Wafel je, jest przy apetycie, nawet jest radosny, MAS stara się zapewnić mu maksimum komfortu i codzienną ukochaną sałatę rzymską. Nawet wizytę u dr Zalewskiej zniósł znakomicie, ponieważ nie musiał się dzielić z Toskiem ogórkiem. Dr Zalewska bardzo zmartwiła się stanem Wafelka, którym tak sumiennie w Cushingu sie opiekuje i nawet przekazała mu za darmo Vetoryl, który jest niezbędny w leczeniu, a niezwykle drogi. Bardzo dziękujemy za takie wsparcie dr Zalewskiej.

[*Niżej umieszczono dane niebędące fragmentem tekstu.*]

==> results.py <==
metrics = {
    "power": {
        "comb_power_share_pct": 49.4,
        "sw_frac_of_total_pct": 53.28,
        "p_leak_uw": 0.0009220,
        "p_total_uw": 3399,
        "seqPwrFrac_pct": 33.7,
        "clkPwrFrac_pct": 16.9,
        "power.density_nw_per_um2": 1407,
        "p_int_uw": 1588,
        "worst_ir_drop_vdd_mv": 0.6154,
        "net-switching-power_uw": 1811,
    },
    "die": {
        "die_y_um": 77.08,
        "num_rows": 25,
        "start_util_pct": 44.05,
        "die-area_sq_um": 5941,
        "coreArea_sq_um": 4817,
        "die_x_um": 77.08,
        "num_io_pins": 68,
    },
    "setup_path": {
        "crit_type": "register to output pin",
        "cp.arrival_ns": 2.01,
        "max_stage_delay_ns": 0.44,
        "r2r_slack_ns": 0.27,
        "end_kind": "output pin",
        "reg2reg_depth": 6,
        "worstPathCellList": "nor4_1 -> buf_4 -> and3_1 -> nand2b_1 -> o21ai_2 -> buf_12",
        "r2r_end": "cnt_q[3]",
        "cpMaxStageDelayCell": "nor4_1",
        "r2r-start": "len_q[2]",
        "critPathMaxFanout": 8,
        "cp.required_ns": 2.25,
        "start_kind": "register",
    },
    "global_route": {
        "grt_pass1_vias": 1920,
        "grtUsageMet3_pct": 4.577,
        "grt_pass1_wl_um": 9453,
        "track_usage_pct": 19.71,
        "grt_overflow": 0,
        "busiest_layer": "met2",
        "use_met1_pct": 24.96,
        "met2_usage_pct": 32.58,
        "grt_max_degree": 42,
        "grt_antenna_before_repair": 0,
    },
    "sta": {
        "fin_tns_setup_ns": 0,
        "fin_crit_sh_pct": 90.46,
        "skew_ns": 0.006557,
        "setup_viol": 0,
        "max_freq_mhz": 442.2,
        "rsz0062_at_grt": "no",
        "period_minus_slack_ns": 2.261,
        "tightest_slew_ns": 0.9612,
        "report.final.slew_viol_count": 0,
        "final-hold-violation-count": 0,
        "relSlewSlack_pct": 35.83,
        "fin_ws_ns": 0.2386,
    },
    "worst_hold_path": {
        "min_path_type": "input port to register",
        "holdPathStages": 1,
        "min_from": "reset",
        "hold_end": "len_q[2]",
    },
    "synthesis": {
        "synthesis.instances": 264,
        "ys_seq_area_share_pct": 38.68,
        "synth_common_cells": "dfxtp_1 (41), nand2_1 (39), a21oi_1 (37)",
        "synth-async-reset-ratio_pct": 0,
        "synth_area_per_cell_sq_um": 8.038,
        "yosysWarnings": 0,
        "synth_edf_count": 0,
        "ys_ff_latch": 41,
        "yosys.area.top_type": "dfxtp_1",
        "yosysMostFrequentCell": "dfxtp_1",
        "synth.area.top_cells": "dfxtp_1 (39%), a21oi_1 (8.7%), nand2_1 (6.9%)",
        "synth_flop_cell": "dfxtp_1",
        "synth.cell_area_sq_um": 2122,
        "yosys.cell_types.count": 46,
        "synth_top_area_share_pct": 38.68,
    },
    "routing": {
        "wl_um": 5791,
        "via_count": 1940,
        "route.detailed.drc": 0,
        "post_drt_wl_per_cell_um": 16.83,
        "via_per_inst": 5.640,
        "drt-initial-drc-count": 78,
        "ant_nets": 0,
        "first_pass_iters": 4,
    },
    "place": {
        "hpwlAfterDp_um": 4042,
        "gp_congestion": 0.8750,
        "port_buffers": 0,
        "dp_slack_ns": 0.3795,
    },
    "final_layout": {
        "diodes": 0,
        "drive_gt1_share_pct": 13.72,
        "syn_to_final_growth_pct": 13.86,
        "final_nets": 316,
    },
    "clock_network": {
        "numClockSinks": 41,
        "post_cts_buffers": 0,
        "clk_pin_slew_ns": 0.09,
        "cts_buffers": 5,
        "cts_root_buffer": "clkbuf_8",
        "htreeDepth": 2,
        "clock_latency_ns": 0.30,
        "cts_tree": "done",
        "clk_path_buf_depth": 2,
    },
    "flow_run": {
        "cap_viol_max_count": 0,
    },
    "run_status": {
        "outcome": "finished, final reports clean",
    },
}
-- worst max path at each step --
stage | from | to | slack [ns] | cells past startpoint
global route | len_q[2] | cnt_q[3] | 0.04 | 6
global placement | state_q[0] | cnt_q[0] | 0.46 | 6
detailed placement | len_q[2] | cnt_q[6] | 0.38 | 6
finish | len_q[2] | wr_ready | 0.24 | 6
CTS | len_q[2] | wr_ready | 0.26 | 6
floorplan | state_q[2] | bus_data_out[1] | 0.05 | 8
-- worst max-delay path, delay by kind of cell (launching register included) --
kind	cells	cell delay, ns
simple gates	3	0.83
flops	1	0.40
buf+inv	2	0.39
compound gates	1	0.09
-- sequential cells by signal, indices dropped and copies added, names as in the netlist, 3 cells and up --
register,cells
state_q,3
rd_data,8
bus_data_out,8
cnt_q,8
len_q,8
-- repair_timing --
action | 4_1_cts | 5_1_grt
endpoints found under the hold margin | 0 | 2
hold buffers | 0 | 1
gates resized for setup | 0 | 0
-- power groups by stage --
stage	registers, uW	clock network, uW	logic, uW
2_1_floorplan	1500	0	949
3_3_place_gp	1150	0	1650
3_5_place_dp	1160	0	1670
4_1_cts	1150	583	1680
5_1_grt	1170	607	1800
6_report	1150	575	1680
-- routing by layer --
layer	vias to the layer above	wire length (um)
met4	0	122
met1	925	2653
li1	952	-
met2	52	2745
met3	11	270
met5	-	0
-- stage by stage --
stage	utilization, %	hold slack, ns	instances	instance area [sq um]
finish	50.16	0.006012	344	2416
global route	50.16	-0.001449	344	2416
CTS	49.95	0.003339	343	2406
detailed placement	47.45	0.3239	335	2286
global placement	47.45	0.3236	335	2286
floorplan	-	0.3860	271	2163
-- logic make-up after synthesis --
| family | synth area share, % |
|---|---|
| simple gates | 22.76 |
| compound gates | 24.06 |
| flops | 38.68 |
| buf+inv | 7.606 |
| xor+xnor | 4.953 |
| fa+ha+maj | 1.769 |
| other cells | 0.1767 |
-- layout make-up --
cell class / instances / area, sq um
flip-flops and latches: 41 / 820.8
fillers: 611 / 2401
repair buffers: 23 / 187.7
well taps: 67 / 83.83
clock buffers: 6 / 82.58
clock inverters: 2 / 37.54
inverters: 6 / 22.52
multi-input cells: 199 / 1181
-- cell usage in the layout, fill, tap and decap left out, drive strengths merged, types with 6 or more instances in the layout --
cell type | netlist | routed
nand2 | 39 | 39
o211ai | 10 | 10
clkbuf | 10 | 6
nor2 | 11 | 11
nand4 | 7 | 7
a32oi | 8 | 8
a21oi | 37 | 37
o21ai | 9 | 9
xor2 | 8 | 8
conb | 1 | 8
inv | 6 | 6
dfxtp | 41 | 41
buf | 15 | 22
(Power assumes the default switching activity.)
--- src/rtl/regfile_scrub.sv ---
// Two-read/one-write register file with optional r0-is-zero, write-to-read forwarding,
// and a sequential zeroing engine that runs after reset and on clear_req.
module regfile_scrub #(
  parameter int DATA_W  = 32,
  parameter int ADDR_W  = 5,
  parameter int ZERO_R0 = 1,
  parameter int BYPASS  = 1
) (
  input  logic              clock,
  input  logic              reset_n,
  input  logic              enable,
  input  logic [ADDR_W-1:0] rdaddress_a,
  input  logic [ADDR_W-1:0] rdaddress_b,
  input  logic              wren,
  input  logic [ADDR_W-1:0] wraddress,
  input  logic [DATA_W-1:0] data,
  input  logic              clear_req,
  output logic [DATA_W-1:0] qa,
  output logic [DATA_W-1:0] qb,
  output logic              busy
);

  localparam int DEPTH = 1 << ADDR_W;

  typedef enum logic {IDLE, SCRUB} state_t;

  state_t                       state_reg, state_next;
  logic [ADDR_W-1:0]            cnt_reg, cnt_next;
  logic [1:0][DATA_W-1:0]       q_reg, q_next;
  logic [1:0][ADDR_W-1:0]       rd_addr;
  logic [1:0][DATA_W-1:0]       rd_data;
  logic [DATA_W-1:0]            mem [DEPTH];
  logic                         port_wr;
  logic                         mem_we;
  logic [ADDR_W-1:0]            mem_waddr;
  logic [DATA_W-1:0]            mem_wdata;

  assign rd_addr[0] = rdaddress_a;
  assign rd_addr[1] = rdaddress_b;

  // Port write is live only in IDLE, enabled, and not on a clear edge.
  assign port_wr = (state_reg == IDLE) && !clear_req && enable && wren;

  genvar gi;
  generate
    for (gi = 0; gi < 2; gi++) begin : g_read_port
      assign rd_data[gi] =
          (ZERO_R0 != 0 && rd_addr[gi] == '0)              ? '0   :
          (BYPASS != 0 && port_wr && rd_addr[gi] == wraddress) ? data :
                                                               mem[rd_addr[gi]];
    end
  endgenerate

  always_comb begin
    state_next = state_reg;
    cnt_next   = cnt_reg;
    q_next     = q_reg;
    mem_we     = 1'b0;
    mem_waddr  = wraddress;
    mem_wdata  = data;
    case (state_reg)
      IDLE: begin
        if (clear_req) begin
          state_next = SCRUB;
          cnt_next   = '0;
          q_next     = '0;
        end else if (enable) begin
          q_next = rd_data;
          mem_we = wren && !(ZERO_R0 != 0 && wraddress == '0);
        end
      end
      SCRUB: begin
        mem_we    = 1'b1;
        mem_waddr = cnt_reg;
        mem_wdata = '0;
        cnt_next  = cnt_reg + 1'b1;
        q_next    = '0;
        if (cnt_reg == ADDR_W'(DEPTH - 1))
          state_next = IDLE;
      end
      default: state_next = SCRUB;
    endcase
  end

  always_ff @(posedge clock) begin
    if (!reset_n) begin
      state_reg <= SCRUB;
      cnt_reg   <= '0;
      q_reg     <= '0;
    end else begin
      state_reg <= state_next;
      cnt_reg   <= cnt_next;
      q_reg     <= q_next;
    end
  end

  // Array kept free of reset so it maps onto RAM; reset only suppresses the write.
  always_ff @(posedge clock) begin
    if (reset_n && mem_we)
      mem[mem_waddr] <= mem_wdata;
  end

  assign qa   = q_reg[0];
  assign qb   = q_reg[1];
  assign busy = (state_reg == SCRUB);

endmodule

--- config.mk ---
export PLATFORM = sky130hd
export DESIGN_NAME = regfile_scrub
export DESIGN_NICKNAME = d
export VERILOG_FILES = /design/src/rtl/regfile_scrub.sv
export SDC_FILE = /design/constraint.sdc
export NUM_CORES = 1
export LEC_CHECK = 0
export BUFFER_PORTS_ARGS = -buffer_cell sky130_fd_sc_hd__buf_4
export CAP_MARGIN = 10
export CORE_ASPECT_RATIO = 1.5
export CORE_UTILIZATION = 55
export CTS_CLUSTER_SIZE = 8
export DETAILED_ROUTE_END_ITERATION = 6
export PLACE_DENSITY = 0.75
export SLEW_MARGIN = 20
export SYNTH_ARGS = -nofsm -noshare
export SYNTH_HDL_FRONTEND = slang
export SYNTH_SLANG_ARGS = --single-unit
--- constraint.sdc ---
create_clock -name clock -period 4.7 [get_ports clock]
set_clock_uncertainty 0.05 [all_clocks]
set_input_delay 0.235 -clock clock [delete_from_list [all_inputs] [get_ports clock]]
set_output_delay 0.235 -clock clock [all_outputs]
set_load 0.02 [all_outputs]
; ---- After elaboration in Yosys (flattened, before gate mapping)
; Memory sizes are Yosys's and may differ from the RTL's.
; Index checks and enable logic that the tools add are counted.
[totals]
word_cells = 43
in_bits = 52
register_bits = 70
ram_bits = 1024
n_memories = 1
[memory_table]
columns = name, words, word_bits, read_ports, rd_clocked_by_memory_dff, wr, line
row1 = mem, 32, 32, 2, 0, 1, 32  ; logic [DATA_W-1:0] mem [DEPTH];
[classes]
eq_ne = 5
bitwise_logic = 1
n_reduce_logical = 12
mux = 19
n_addsub = 1
[ops]
columns = op, count
row1 = 32-bit 2-to-1 mux, 5
row2 = 64-bit 2-to-1 mux, 2
row3 = 64-bit one-hot mux with 2 select lines, 1
row4 = 5-bit zero test, 3
row5 = 5-bit equality test, 2
row6 = 5-bit 2-to-1 mux, 2
row7 = 5-bit one-hot mux with 2 select lines, 1
row8 = 1-bit logical AND, 7
row9 = 1-bit 2-to-1 mux, 6
row10 = "5-bit by 1-bit adder with 5-bit output, second input constant", 1
row11 = "5-bit equality test, second input constant", 1
row12 = 1-bit one-hot mux with 2 select lines, 2
row13 = "3-bit != test, second input constant", 1
row14 = 1-bit zero test, 2
row15 = "2-bit != test, second input constant", 1
row16 = 1-bit inverter, 1

; ---- Depth between registers and ports, before layout
[logic_depth]
depth_word = 10
depth_mapped = 9
depth_no_buf = 5

; ---- Worst setup path before layout
; Ideal clock, no wire load.
[synth_path]
kind = reg-to-reg
from = register state_reg, in the netlist busy
to = memory mem[10][0] (enable)
setup_ns = 0.421
arrival_ns = 3.007
period_less_slack_ns = 3.478
path_stages_with_launch = 8
n_path_buf = 3
slack_ns = 1.222
path_cell_list = dfxtp_1 > clkbuf_1 > clkbuf_1 > buf_1 > nand3b_1 > o21ai_0 > nand2_1 > nor2_1
[synth_between]
elab_chain_cells = 5
[synth_rtl]
columns = item, line
row1 = "start, declared", 27  ; state_t state_reg, state_next;
row2 = "start signal, assigned", 91  ; state_reg <= state_next;
row3 = 1-bit inverter, -
row4 = 1-bit one-hot mux with 2 select lines, 61  ; case (state_reg)
row5 = 1-bit logical AND, 99  ; if (reset_n && mem_we)
row6 = 1-bit 2-to-1 mux, 99
row7 = 1-bit 2-to-1 mux (not written as such), 100  ; mem[mem_waddr] <= mem_wdata;
row8 = "end, declared", 32
; Parallel ways exist; a longest one is shown, timed or not.

; ---- Worst setup path after layout
[layout_path]
from = register state_reg, in the netlist busy
to = memory mem[28][10] (enable)
; The elaborated chain is that of the path after synthesis.

==> results.yml <==
outcome:
  run_status: "complete, no violations"
die:
  overall_die_area_mm2: 0.0932
  starting_density_of_the_core_pct: 55.8
  rows: 135
  die_width_um: 250
  placeableCoreArea_mm2: 0.0907
  die_h_um: 373
  pin_count: 117
routing:
  ant_nets: 0
  wirelength_um: 170000
  initial_drc_count: 4971
  post_drt_via_cell_ratio: 7.73
  detailroute.via_count: 32900
  avgRoutedWirePerCell_um: 40.1
  first_pass_drt_iterations: 6
  drc: 0
critical_path:
  max_stage_delay_ns: 1.00
  worstRegToRegCells: 4
  master_of_the_slowest_instance_on_the_critical_path: "sky130_fd_sc_hd__nor2_4"
  cp_cell_instances: "nor3b_1 > o221ai_2 > nor2_4 > buf_4"
  criticalPathCategory: "register to register"
  timing.critical_path.to_type: "register"
  required_ns: 5.09
  critical_path.max_fanout: 42
  timing.critical_path.from_type: "register"
  worst-endpoint-arrival_ns: 3.75
global_routing:
  globalRouteTotalUtil_pct: 36.9
  antenna_found_initial: 3
  grt_use_met1_pct: 44.7
  grt_pass1_vias: 34100
  grt_max_degree: 65
  grt_overflow_total: 0
  first_pass_grt_wire_length_um: 242000
  grt_busiest_layer: "met2"
  met2_global_route_usage_pct: 57.1
  global_route.usage.met3_pct: 11.2
sta:
  finalCriticalPeriod_ns: 3.36
  max_slew_margin_pct: 20.4
  timing.hold.ws_ns: 0.122
  grt_setup_unrepaired: "false"
  slew_viol_final: 0
  setup_viol_count_final: 0
  achievable-frequency_ghz: 0.298
  finalSetupTns_ns: 0
  timing.final.crit_share_pct: 71.4
  tightestPinTransition_ns: 1.16
  timing_hold_violations_final: 0
final_layout:
  fillerInstances: 5870
  layout-drive-gt1-share_pct: 31.2
  largest_register_ffs: 1024
  net_count_of_the_finished_layout: 3025
  largest_register: "mem"
  syn_to_final_growth_pct: 15.3
min_path:
  worst_hold_path_type: "input port to register"
  timing.hold.worst_path_depth: 4
yosys:
  netlist_top_cells_count: "1024 x sky130_fd_sc_hd__edfxtp_1, 382 x sky130_fd_sc_hd__mux4_2, 273 x sky130_fd_sc_hd__mux2i_1"
  synthDominantAreaCellType: "sky130_fd_sc_hd__edfxtp_1"
  ys_ff_latch: 1094
  post_synth_inst_count: 2746
  seq_area_frac_synth_pct: 63.6
  async_flop_share_pct: 0
  synthTopCellsByArea: "sky130_fd_sc_hd__edfxtp_1 61%, sky130_fd_sc_hd__mux4_2 17%, sky130_fd_sc_hd__mux2i_1 5.4%"
  leading_cell_type_by_number_of_instances_after_synthesis: "sky130_fd_sc_hd__edfxtp_1"
  mappedNetlistArea_mm2: 0.0506
  synth_fp_nets: 2800
  synth_enable_flop_cells: 1024
  yosysTopAreaCellShare_pct: 60.8
  synthFlopType: "sky130_fd_sc_hd__edfxtp_1"
  synthDistinctLibCells: 59
  ys.warnings.count: 0
  synth_area_per_cell_um2: 18.4
placed_design:
  dp_hpwl_um: 97600
  place_congestion: 0.902
  io_buffer_count: 116
pwr:
  total_leakage_power_nw: 19.5
  pwr_density_cell_mw_per_mm2: 385
  worst_ir_drop_vdd_v: 0.000339
cts:
  clock-root-buffer: "sky130_fd_sc_hd__clkbuf_16"
  h_tree_level_count: 4
  clk_path_buf_depth: 3
  post_cts_resize_count: 0
  clock-sinks: 1094
  tritoncts: "yes"
  clk_pin_slew_worst_paths_ns: 0.06
  worst_skew_pair.late_latency_ns: 0.76
  tritoncts.num_buffers: 154
job:
  cap_viol_max_count: 0
## metal layers
metal	up-vias	routed length (um)
li1	12400	-
met1	16700	54400
met2	3041	79400
met3	749	23600
met4	4	13000
met5	-	21
## worst max-delay path, delay by kind of cell (launching register included)
kind | cells | cell delay (ns)
simple gates | 2 | 1.33
buf+inv | 1 | 0.39
flops | 1 | 0.79
compound gates | 1 | 0.45
## cell families (layout without fill, tap and decap cells)
group	Yosys count	after routing	synth area share, %
other	0	2	0
and+or+nand+nor	251	251	2.67
muxes	712	712	23.7
adders and majority gates	2	2	0.0495
xor gates and xnor gates	10	10	0.173
DFF	1094	1094	63.6
AOI/OAI and AO/OA	425	425	7.21
buffers and inverters	252	594	2.65
## power breakdown
| group | leakage (nW) | internal (mW) | switching, mW |
|---|---|---|---|
| sequential | 10.1 | 10.6 | 0.0273 |
| clock | 2.12 | 6.14 | 4.16 |
| combinational | 7.28 | 0.638 | 0.931 |
| total | 19.5 | 17.3 | 5.12 |
## path summary, 6_finish.rpt
path	startpoint	to	slack, ns
setup / recovery	busy$_SDFF_PN1_	mem[28][10]$_DFFE_PP_	1.34
hold / removal	rdaddress_b[2]	qb[16]$_SDFFE_PN0P_	0.12
setup reg to reg	busy$_SDFF_PN1_	mem[28][10]$_DFFE_PP_	1.34
hold reg to reg	qb[0]$_SDFFE_PN0P_	qb[0]$_SDFFE_PN0P_	0.43
## through the flow
step / cells / setup slack [ns] / power (mW) / instance area [um^2] / util [%]
floorplan: 2746 / 1.22 / 11.8 / 50600 / -
global placement: 3943 / 1.12 / 12.2 / 53500 / 59.0
detailed placement: 3944 / 1.22 / 12.3 / 53500 / 59.0
CTS: 4252 / 1.52 / 22.4 / 58300 / 64.3
global route: 4252 / 1.36 / 22.9 / 58300 / 64.3
finish: 4254 / 1.34 / 22.5 / 58300 / 64.3
## layout by cell type (no fill, tap or decap), types with 11 or more instances in the layout
cell / netlist / layout
sky130_fd_sc_hd__a2111oi_0: 47 / 44
sky130_fd_sc_hd__a2111oi_2: 14 / 14
sky130_fd_sc_hd__a221oi_1: 55 / 55
sky130_fd_sc_hd__a22o_1: 60 / 60
sky130_fd_sc_hd__a41oi_1: 23 / 23
sky130_fd_sc_hd__and2_1: 26 / 23
sky130_fd_sc_hd__buf_12: 1 / 24
sky130_fd_sc_hd__buf_4: 28 / 248
sky130_fd_sc_hd__clkbuf_1: 123 / 103
sky130_fd_sc_hd__clkbuf_16: 0 / 154
sky130_fd_sc_hd__dfxtp_1: 70 / 69
sky130_fd_sc_hd__dlygate4sd3_1: 0 / 35
sky130_fd_sc_hd__edfxtp_1: 1024 / 1024
sky130_fd_sc_hd__mux2_2: 57 / 57
sky130_fd_sc_hd__mux2i_1: 273 / 273
sky130_fd_sc_hd__mux4_2: 382 / 382
sky130_fd_sc_hd__nand2_1: 53 / 53
sky130_fd_sc_hd__nand3_1: 16 / 16
sky130_fd_sc_hd__nand4_1: 42 / 42
sky130_fd_sc_hd__nor2_4: 0 / 34
sky130_fd_sc_hd__nor2b_1: 44 / 37
sky130_fd_sc_hd__o211a_1: 11 / 11
sky130_fd_sc_hd__o221a_1: 11 / 11
sky130_fd_sc_hd__o221ai_1: 57 / 55
sky130_fd_sc_hd__o22ai_1: 60 / 60
sky130_fd_sc_hd__o311ai_1: 42 / 42
sky130_fd_sc_hd__o31ai_1: 20 / 20
## cell type report
type                       count  area [um^2]  area share [%]
clock buffer                 258         4250            7.29
antenna                        2         5.00         0.00858
sequential                  1094        32200            55.1
clock inverter                15          191           0.328
inverter                       7         26.3          0.0450
tap                         1164         1460            2.50
multi-input combinational   1400        17400            29.9
timing repair buffer         314         2800            4.79
## what timing repair did
item | CTS | global route
endpoints found under the hold margin | 94 | 0
setup buffers | 0 | 0
hold buffers | 35 | 0
Note: power is estimated with default switching activity, not from simulation.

Jak widać wszyscy, łacznie z Panią Doktor stajemy na uszach, by zapewnić Waflowi komfortową koncówkę życia. Dzięki Jadze Wafel ma podkłady i swoje ukochane sianko Jarnickie, a Ewa i Michał zadbali by było w bród granulatu! Bardzo dziękujemy za wsparcie i miłość jaką przekazujecie tym gamoniom! Na pewno to czują w swoich sercach!